After counselors educated a few veterans in the community, a clinical nurse specialist observed them in a typical LMD interview with a veteran and provided feedback. The nurse evaluated the counselors' skills and ability to facilitate the educational process. Counselors had regular contact with the study coordinators and attended regular focus group meetings in which they received ongoing education and an opportunity to discuss issues of concern. These meetings also allowed study coordinators to provide updates and discuss the progress in each field.

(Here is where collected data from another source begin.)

===== src/rtl/pixel_pio_receiver_if.sv =====
// Bundles the HPS pixel PIO handshake and the frame-buffer write port.
// The receiver uses the slave view and the HPS/frame-buffer side uses the master view.
interface pixel_pio_receiver_if #(
    parameter int ADDR_W  = 19,
    parameter int OUT_BPC = 8
);
    logic [23:0]          pio_data;
    logic [3:0]           pio_status_w;
    logic [15:0]          pio_row;
    logic [3:0]           pio_status_r;
    logic [ADDR_W-1:0]    fb_addr;
    logic [3*OUT_BPC-1:0] fb_wdata;
    logic                 fb_we;
    logic                 fb_ready;
    logic                 frame_valid;

    modport master (
        output pio_data, pio_status_w, fb_ready,
        input  pio_row, pio_status_r, fb_addr, fb_wdata, fb_we, frame_valid
    );

    modport slave (
        input  pio_data, pio_status_w, fb_ready,
        output pio_row, pio_status_r, fb_addr, fb_wdata, fb_we, frame_valid
    );
endinterface


===== src/rtl/pixel_pio_receiver.sv =====
// Receives toggle-handshaked RGB pixels from the HPS PIOs and writes them
// row-major into the frame buffer, reporting row and handshake status back.
//
// state   | meaning
// --------+--------------------------------------------------------------
// S_IDLE  | no frame active; toggles ignored until SOF
// S_RECV  | waiting for the data toggle to differ from the last one seen
// S_WRITE | fb_we high, holding addr/data until fb_ready
// S_DONE  | last pixel of the frame written; toggles ignored until SOF
module pixel_pio_receiver #(
    parameter int H_RES   = 640,
    parameter int V_RES   = 480,
    parameter int ADDR_W  = 19,
    parameter int OUT_BPC = 8
) (
    input logic                 i_clk_clk,
    input logic                 i_reset_reset,
    pixel_pio_receiver_if.slave io_bus
);
    localparam int XW = (H_RES > 1) ? $clog2(H_RES) : 1;
    localparam int YW = (V_RES > 1) ? $clog2(V_RES) : 1;
    localparam int DW = 3 * OUT_BPC;

    typedef enum logic [1:0] {S_IDLE, S_RECV, S_WRITE, S_DONE} state_t;

    state_t            r_state;
    state_t            w_state_nxt;
    logic [1:0]        r_rst_sync;
    logic              w_rst;
    logic [DW-1:0]     r_d_q;
    logic [2:0]        r_s_q;
    logic              r_sof_prev;
    logic [XW-1:0]     r_x;
    logic [YW-1:0]     r_y;
    logic [ADDR_W-1:0] r_addr;
    logic [DW-1:0]     r_wdata;
    logic              r_tog_seen;
    logic              r_ack;
    logic              r_frame_done;
    logic              r_overrun;
    logic              r_frame_valid;
    logic              w_abort;
    logic              w_sof;
    logic              w_tog_diff;
    logic              w_x_last;
    logic              w_y_last;
    logic              w_busy;

    // Reset asserts immediately but releases on a clock edge.
    always_ff @(posedge i_clk_clk or posedge i_reset_reset) begin
        if (i_reset_reset) begin
            r_rst_sync <= 2'b11;
        end else begin
            r_rst_sync <= {r_rst_sync[0], 1'b0};
        end
    end

    assign w_rst      = r_rst_sync[1];
    assign w_abort    = r_s_q[2];
    assign w_sof      = r_s_q[1] & ~r_sof_prev;
    assign w_tog_diff = r_s_q[0] != r_tog_seen;
    assign w_x_last   = r_x == XW'(H_RES - 1);
    assign w_y_last   = r_y == YW'(V_RES - 1);
    assign w_busy     = r_state == S_WRITE;

    always_ff @(posedge i_clk_clk or posedge w_rst) begin
        if (w_rst) begin
            r_state <= S_IDLE;
        end else begin
            r_state <= w_state_nxt;
        end
    end

    always_comb begin
        w_state_nxt = r_state;
        if (w_abort) begin
            w_state_nxt = S_IDLE;
        end else if (w_sof) begin
            w_state_nxt = S_RECV;
        end else begin
            case (r_state)
                S_RECV:  if (w_tog_diff) w_state_nxt = S_WRITE;
                S_WRITE: if (io_bus.fb_ready) w_state_nxt = (w_x_last && w_y_last) ? S_DONE : S_RECV;
                default: w_state_nxt = r_state;
            endcase
        end
    end

    always_ff @(posedge i_clk_clk or posedge w_rst) begin
        if (w_rst) begin
            r_d_q         <= '0;
            r_s_q         <= '0;
            r_sof_prev    <= 1'b0;
            r_x           <= '0;
            r_y           <= '0;
            r_addr        <= '0;
            r_wdata       <= '0;
            r_tog_seen    <= 1'b0;
            r_ack         <= 1'b0;
            r_frame_done  <= 1'b0;
            r_overrun     <= 1'b0;
            r_frame_valid <= 1'b0;
        end else begin
            // Only the kept MSBs of each channel are ever needed downstream.
            r_d_q         <= {io_bus.pio_data[23 -: OUT_BPC],
                              io_bus.pio_data[15 -: OUT_BPC],
                              io_bus.pio_data[7 -: OUT_BPC]};
            r_s_q         <= io_bus.pio_status_w[2:0];
            r_sof_prev    <= r_s_q[1];
            r_frame_valid <= 1'b0;
            if (w_abort) begin
                r_x    <= '0;
                r_y    <= '0;
                r_addr <= '0;
            end else if (w_sof) begin
                r_x          <= '0;
                r_y          <= '0;
                r_addr       <= '0;
                r_tog_seen   <= r_s_q[0];
                r_ack        <= r_s_q[0];
                r_frame_done <= 1'b0;
                r_overrun    <= 1'b0;
            end else begin
                case (r_state)
                    S_RECV: begin
                        if (w_tog_diff) begin
                            r_wdata    <= r_d_q;
                            r_tog_seen <= r_s_q[0];
                        end
                    end
                    S_WRITE: begin
                        if (w_tog_diff) r_overrun <= 1'b1;
                        if (io_bus.fb_ready) begin
                            r_ack <= r_tog_seen;
                            if (w_x_last) begin
                                r_x <= '0;
                                if (w_y_last) begin
                                    r_y           <= '0;
                                    r_addr        <= '0;
                                    r_frame_done  <= 1'b1;
                                    r_frame_valid <= 1'b1;
                                end else begin
                                    r_y    <= r_y + YW'(1);
                                    r_addr <= r_addr + ADDR_W'(1);
                                end
                            end else begin
                                r_x    <= r_x + XW'(1);
                                r_addr <= r_addr + ADDR_W'(1);
                            end
                        end
                    end
                    default: ;
                endcase
            end
        end
    end

    assign io_bus.pio_row      = 16'(r_y);
    assign io_bus.pio_status_r = {r_overrun, r_frame_done, w_busy, r_ack};
    assign io_bus.fb_addr      = r_addr;
    assign io_bus.fb_wdata     = r_wdata;
    assign io_bus.fb_we        = w_busy;
    assign io_bus.frame_valid  = r_frame_valid;
endmodule


===== src/flat_wrapper.sv =====
// flat-port wrapper written by rule: the top's interface ports become plain ports
module pixel_pio_receiver_flat 
#(
    parameter int H_RES   = 640,
    parameter int V_RES   = 480,
    parameter int ADDR_W  = 19,
    parameter int OUT_BPC = 8
)
  (i_clk_clk, i_reset_reset, io_bus_pio_data, io_bus_pio_status_w, io_bus_fb_ready, io_bus_pio_row, io_bus_pio_status_r, io_bus_fb_addr, io_bus_fb_wdata, io_bus_fb_we, io_bus_frame_valid);
  pixel_pio_receiver_if #(.ADDR_W(ADDR_W), .OUT_BPC(OUT_BPC)) io_bus_i ();
  input logic i_clk_clk;
  input logic i_reset_reset;
  input wire logic [$bits(io_bus_i.pio_data)-1:0] io_bus_pio_data;
  input wire logic [$bits(io_bus_i.pio_status_w)-1:0] io_bus_pio_status_w;
  input wire logic [$bits(io_bus_i.fb_ready)-1:0] io_bus_fb_ready;
  output wire logic [$bits(io_bus_i.pio_row)-1:0] io_bus_pio_row;
  output wire logic [$bits(io_bus_i.pio_status_r)-1:0] io_bus_pio_status_r;
  output wire logic [$bits(io_bus_i.fb_addr)-1:0] io_bus_fb_addr;
  output wire logic [$bits(io_bus_i.fb_wdata)-1:0] io_bus_fb_wdata;
  output wire logic [$bits(io_bus_i.fb_we)-1:0] io_bus_fb_we;
  output wire logic [$bits(io_bus_i.frame_valid)-1:0] io_bus_frame_valid;
  assign io_bus_i.pio_data = io_bus_pio_data;
  assign io_bus_i.pio_status_w = io_bus_pio_status_w;
  assign io_bus_i.fb_ready = io_bus_fb_ready;
  assign io_bus_pio_row = io_bus_i.pio_row;
  assign io_bus_pio_status_r = io_bus_i.pio_status_r;
  assign io_bus_fb_addr = io_bus_i.fb_addr;
  assign io_bus_fb_wdata = io_bus_i.fb_wdata;
  assign io_bus_fb_we = io_bus_i.fb_we;
  assign io_bus_frame_valid = io_bus_i.frame_valid;
  pixel_pio_receiver #(.H_RES(H_RES), .V_RES(V_RES), .ADDR_W(ADDR_W), .OUT_BPC(OUT_BPC)) u_core (.i_clk_clk(i_clk_clk), .i_reset_reset(i_reset_reset), .io_bus(io_bus_i));
endmodule

===== config.mk =====
export PLATFORM = sky130hd
export DESIGN_NAME = pixel_pio_receiver_flat
export DESIGN_NICKNAME = d
export VERILOG_FILES = /design/src/rtl/pixel_pio_receiver_if.sv /design/src/rtl/pixel_pio_receiver.sv /design/src/flat_wrapper.sv
export SDC_FILE = /design/constraint.sdc
export NUM_CORES = 1
export LEC_CHECK = 0
export CAP_MARGIN = 5
export CORE_MARGIN = 2
export CORE_UTILIZATION = 45
export DETAILED_ROUTE_END_ITERATION = 12
export PLACE_DENSITY = 0.81
export SYNTH_ARGS = -nofsm -noshare
export SYNTH_HDL_FRONTEND = slang
export SYNTH_SLANG_ARGS = --single-unit

===== constraint.sdc =====
create_clock -name i_clk_clk -period 2.9 [get_ports i_clk_clk]
set_input_delay 0.58 -clock i_clk_clk [delete_from_list [all_inputs] [get_ports i_clk_clk]]
set_output_delay 0.58 -clock i_clk_clk [all_outputs]
set_load 0.01 [all_outputs]

---- Yosys cells after proc, flatten, opt, wreduce, memory -nomap -nowiden ----
Cells that the tools add are included.
operators by class
  add/sub/neg operators ................... 3
  equal/unequal tests ..................... 7
  muxes and demuxes ....................... 43
  bitwise operators ....................... 4
  reduce and logical (&&, ||, !) cells .... 19
operators by type and width
  cell                     number
  $mux W19                 6
  $mux W9                  6
  $mux W10                 5
  $mux W1                  20
  $add A19 B1 Y19 const B  1
  $reduce_and A3 Y1        5
  $reduce_bool A2 Y1       6
  $add A10 B1 Y10 const B  1
  $eq A10 B10 Y1 const B   1
  $mux W2                  5
  $add A9 B1 Y9 const B    1
  $eq A9 B9 Y1 const B     1
  $reduce_bool A3 Y1       3
  $reduce_and A5 Y1        1
  $ne A4 B1 Y1 const B     1
  $ne A4 B2 Y1 const B     1
  $pmux W2 S2              1
  $reduce_and A4 Y1        1
  $reduce_bool A4 Y1       1
  $not A1 Y1               3
  $eq A2 B1 Y1 const B     1
  $eq A2 B2 Y1 const B     1
  $reduce_and A2 Y1        1
  $and A1 B1 Y1            1
  2 further kinds          2
word-level totals
  flip-flop bits (word level) ............. 99
  bits of input ports ..................... 31
  output and inout port bits .............. 65
  logic and storage cells ................. 90

---- Longest topological paths before layout ----
  depth after elaboration ................. 7
  mapped depth ............................ 7
  depth with buffers taken out ............ 5

---- Worst setup path before layout ----
OpenSTA, ideal clock, no wires.
  kind .................................... register -> register
  from .................................... register u_core.r_y[0]
  to ...................................... register u_core.r_addr[16] (netlist: u_core.io_bus.fb_addr[16])
  setup time .............................. 126 ps
  arrival ................................. 1,784 ps
  required time ........................... 2,774 ps
  slack ................................... 990 ps
  stages on the path, launching flop included .. 7
  buffers on the path ..................... 1
  period minus slack after synthesis ...... 1,910 ps
  cell sequence ........................... dfrtp_1 -> ha_1 -> and4_1 -> nand4_2 -> or2_2 -> clkbuf_1 -> a221o_1
on the way
  longest elaborated chain between the ends .. 7
RTL lines
  item                    RTL line                   RTL
  from (decl)             pixel_pio_receiver.sv:34   logic [YW-1:0] r_y;
  from (signal assigned)  pixel_pio_receiver.sv:143  r_y <= r_y + YW'(1);
  $eq A9 B9 Y1            pixel_pio_receiver.sv:63   assign w_y_last = r_y == YW'(V_RES - 1);
  $mux W19                pixel_pio_receiver.sv:137  if (w_y_last) begin
  $mux W19                pixel_pio_receiver.sv:135  if (w_x_last) begin
  $mux W19                pixel_pio_receiver.sv:133  if (io_bus.fb_ready) begin
  $mux W19                pixel_pio_receiver.sv:124  case (r_state)
  $mux W19                pixel_pio_receiver.sv:115  end else if (w_sof) begin
  $mux W19                pixel_pio_receiver.sv:111  if (w_abort) begin
  to (signal assigned)    pixel_pio_receiver.sv:144  r_addr <= r_addr + ADDR_W'(1);
  to (signal assigned)    pixel_pio_receiver.sv:148  r_addr <= r_addr + ADDR_W'(1);
  to (decl)               pixel_pio_receiver.sv:35   logic [ADDR_W-1:0] r_addr;
Every way passes these cells. The select of a mux whose other input is x is not followed.
A chain may end at the register's enable or synchronous reset.

---- Worst setup path after layout ----
  from .................................... input port io_bus_fb_ready
  to ...................................... register u_core.r_y[3]
on the way
  longest elaborated chain between the ends .. 2
RTL lines
  item                                 RTL line            RTL
  from (decl)                          flat_wrapper.sv:15  input wire logic [$bits(io_bus_i.fb_ready)-1:0] io_bus_fb_ready;
  $reduce_bool A3 Y1 (no source line)  n/a
  $reduce_and A3 Y1 (no source line)   n/a
Every way passes these cells.

==> reports/summary.txt <==
Total GRT Usage -> 18.4%
PwrDens -> 627 nW/um^2
CTS max path bufs -> 2
clk_lat worst skew -> 0.37 ns
max_cap viols -> 0
drt first pass iters -> 4
Worst setup SP type -> input port
pin count of the biggest net entering global routing -> 38
Tightest Hold Check Type -> reg2async
HPWL after DPL -> 6.26 mm
P&R area growth vs syn -> 26.9%
initial core utilization -> 45.9%
Seq/Total Area, Yosys -> 59.3%
Final nets -> 475
total clock sinks -> 99
Non-Filler Instances -> 557
total gr overflow -> 0
Layout fillers -> 734
Post-CTS Setup Repair Bufs -> 0
Async SR Flop Fraction -> 100%
most common cell after layout, fill and taps aside -> dfrtp_1
synth warn -> 0
most frequent cells in the layout -> dfrtp_1 (97), clkdlybuf4s50_1 (87), mux2_2 (27)
r2r setup slk -> 0.70 ns
Final ANT Viol Nets -> 0
critical path type -> in2reg
Tmin final -> 2.40 ns
Reg-to-Reg End -> u_core.r_y[3]$_DFFE_PP0P_
DIE WIDTH -> 100 um
final setup fails -> 0
DRC -> 0
Hold Vio Cnt, Final -> 0
Most used DFF post-synth -> dfrtp_1
synth unique cells -> 50
Slew headroom -> 26.3%
launching point of the worst reg2reg path -> u_core.r_state[1]$_DFFE_PP0P_
utilization after layout -> 58.2%
H-tree Lvls -> 3
total core area -> 9110 um^2
Post-CTS Hold Buffers -> 0
cells on worst reg2reg path -> 4
DR iter-0 viols -> 198
P_int -> 2.39 mW
IR drop worst, VDD -> 0.403 mV
cell row count -> 35
WL per Instance -> 15.8 um
initial antenna violation count -> 0
Slew Viols, Final -> 0
status -> finished, final reports clean
number of global-route vias before repair -> 3072
Die Ht -> 100 um
Clk network pwr share -> 26.0%
n_diodes -> 0
Post-synth EDFFs -> 0
setup repair after global routing missed its margin -> false
clk slew on worst S/H paths -> 0.10 ns
final WL -> 8.83 mm
vias per cell -> 5.59
Crit. End Element -> flop
period utilisation layout -> 82.7%
FF/Latch Area -> 2480 um^2
post_cts resized -> 0
syn_area_per_cell -> 11.8 um^2
die area -> 10100 um^2
leakage power -> 2.18 nW
# port buffers -> 87
Post-Synthesis Cells -> 354
Psw -> 934 uW
Gate power share -> 23.1%
clk root buf -> clkbuf_8
Fmax -> 0.417 GHz
Tightest Pin Transition -> 1.10 ns
#FFs+latches synth -> 99
Ports -> 96
sequential power share -> 50.9%
first-pass GRT wire length -> 14.5 mm
area of the multi-input gates -> 1530 um^2
Sw Ratio -> 28.1%
Cells after DPL -> 541
vias -> 3116
final RePlAce weighted congestion -> 0.791
Tot Pwr -> 3.33 mW
critical path data required time -> 3.19 ns
setup_tns -> 0 ns
peak fanout along the critical path -> 13
synthesized area -> 4180 um^2
CTS tree -> built
share of layout cells above drive strength 1 -> 13.5%
CTS buffer count -> 9
Worst Clk Skew -> 0.0105 ns
worst endpoint data arrival time -> 2.69 ns
-- metal layers --
metal	global-route usage (%)	vias to the layer above	wire length [um]
met2	28.7	121	4210
met4	6.11	0	112
met1	23.5	1549	3680
met3	7.73	11	827
met5	0	-	0
li1	-	1435	-
-- per-stage QoR --
step / hold WS [ns] / setup WS (ns) / cell area [um^2]
6_report: 0.329 / 0.502 / 5300
5_1_grt: 0.369 / 0.382 / 5300
4_1_cts: 0.358 / 0.556 / 5300
3_5_place_dp: 0.345 / 0.170 / 5110
3_3_place_gp: 0.331 / 0.226 / 5110
2_1_floorplan: 0.345 / 0.0293 / 4210
-- how the worst max path moves through the flow --
stage                                         startpoint                                   end  cells after the start
after global routing                     io_bus_fb_ready             u_core.r_y[6]$_DFFE_PP0P_                      5
after detailed placement                 io_bus_fb_ready             u_core.r_y[3]$_DFFE_PP0P_                      5
final                                    io_bus_fb_ready             u_core.r_y[3]$_DFFE_PP0P_                      5
after global placement                   io_bus_fb_ready             u_core.r_y[3]$_DFFE_PP0P_                      5
after CTS                                io_bus_fb_ready             u_core.r_y[3]$_DFFE_PP0P_                      5
after floorplan           u_core.r_rst_sync[1]$_DFF_PP1_  u_core.io_bus.fb_addr[0]$_DFFE_PP0P_                      1
-- power by group through the flow --
stage | sequential, mW | combinational [mW] | clock [mW]
after floorplan | 1.79 | 0.244 | 0
after global placement | 1.71 | 0.760 | 0
after detailed placement | 1.72 | 0.777 | 0
after CTS | 1.70 | 0.783 | 0.885
after global routing | 1.72 | 0.827 | 0.949
final | 1.69 | 0.770 | 0.865
-- critical path, stage by stage --
cell             delay [ns]
clkdlybuf4s50_1        0.46
and3b_1                0.35
nor3_1                 0.90
nor3_1                 0.18
nor3_1                 0.23
-- layout make-up --
cell class	instances	area share, %
tap	111	2.62
timing repair buffer	94	17.4
inverter	12	0.873
multi-input combinational	225	28.8
clock inverter	7	1.23
clock buffer	9	2.34
sequential	99	46.8
-- registers in the layout, indices dropped and copies added, names as in the netlist --
register and count:
u_core.io_bus.fb_wdata 24, u_core.r_d_q 24, u_core.io_bus.fb_addr 19, u_core.r_x 10, u_core.r_y 9, u_core.r_s_q 3
u_core.r_rst_sync 2, u_core.r_state 2, u_core.io_bus.frame_valid 1, u_core.r_ack 1, u_core.r_frame_done 1, u_core.r_overrun 1
u_core.r_sof_prev 1, u_core.r_tog_seen 1
-- logic make-up after synthesis --
family	after synthesis	synth area share (%)
multiplexers	27	7.28
AO/OA/AOI/OAI	71	11.3
AND/OR/NAND/NOR	105	14.0
XOR/XNOR	11	2.31
adder cells (fa/ha/maj)	3	0.898
other	1	0.0897
flip-flops	99	59.3
buffers and inverters	37	4.82
-- cell usage after synthesis, types with 7 or more instances --
master | count | area [um^2]
o31ai_1 | 12 | 90.1
nand2_1 | 18 | 67.6
inv_1 | 11 | 41.3
o21ai_0 | 11 | 55.1
mux2_2 | 27 | 304
or4_1 | 8 | 60.1
clkbuf_1 | 7 | 26.3
xor2_1 | 8 | 70.1
or3_1 | 9 | 56.3
nor2_1 | 17 | 63.8
a21oi_1 | 24 | 120
dfrtp_1 | 97 | 2430
nand3_1 | 18 | 90.1
buf_4 | 11 | 82.6
Note: power is estimated with default switching activity, not from simulation.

Client Recruitment and Randomization
Before we selected individuals to participate in the study, we screened veterans to exclude those who had moved to long-term care facilities or to adult residential care facilities, had demonstrated aggression toward VAC staff in the past, or were deemed ineligible for the VIP program on the basis of their personal income. In each field, 50 community-dwelling veterans receiving VIP benefits were then selected at random. Each veteran was exposed to the specific advance directive implementation strategy piloted in his or her field area.
Implementation Process
All veterans received a mailing of the LMD booklet and a letter of introduction explaining the purpose of the study. Before mailing the letter of introduction and booklet, counselors in Fields 2 and 3 called the study participants. They explained the purpose of the program and study and asked if the veterans were interested in receiving the mailing.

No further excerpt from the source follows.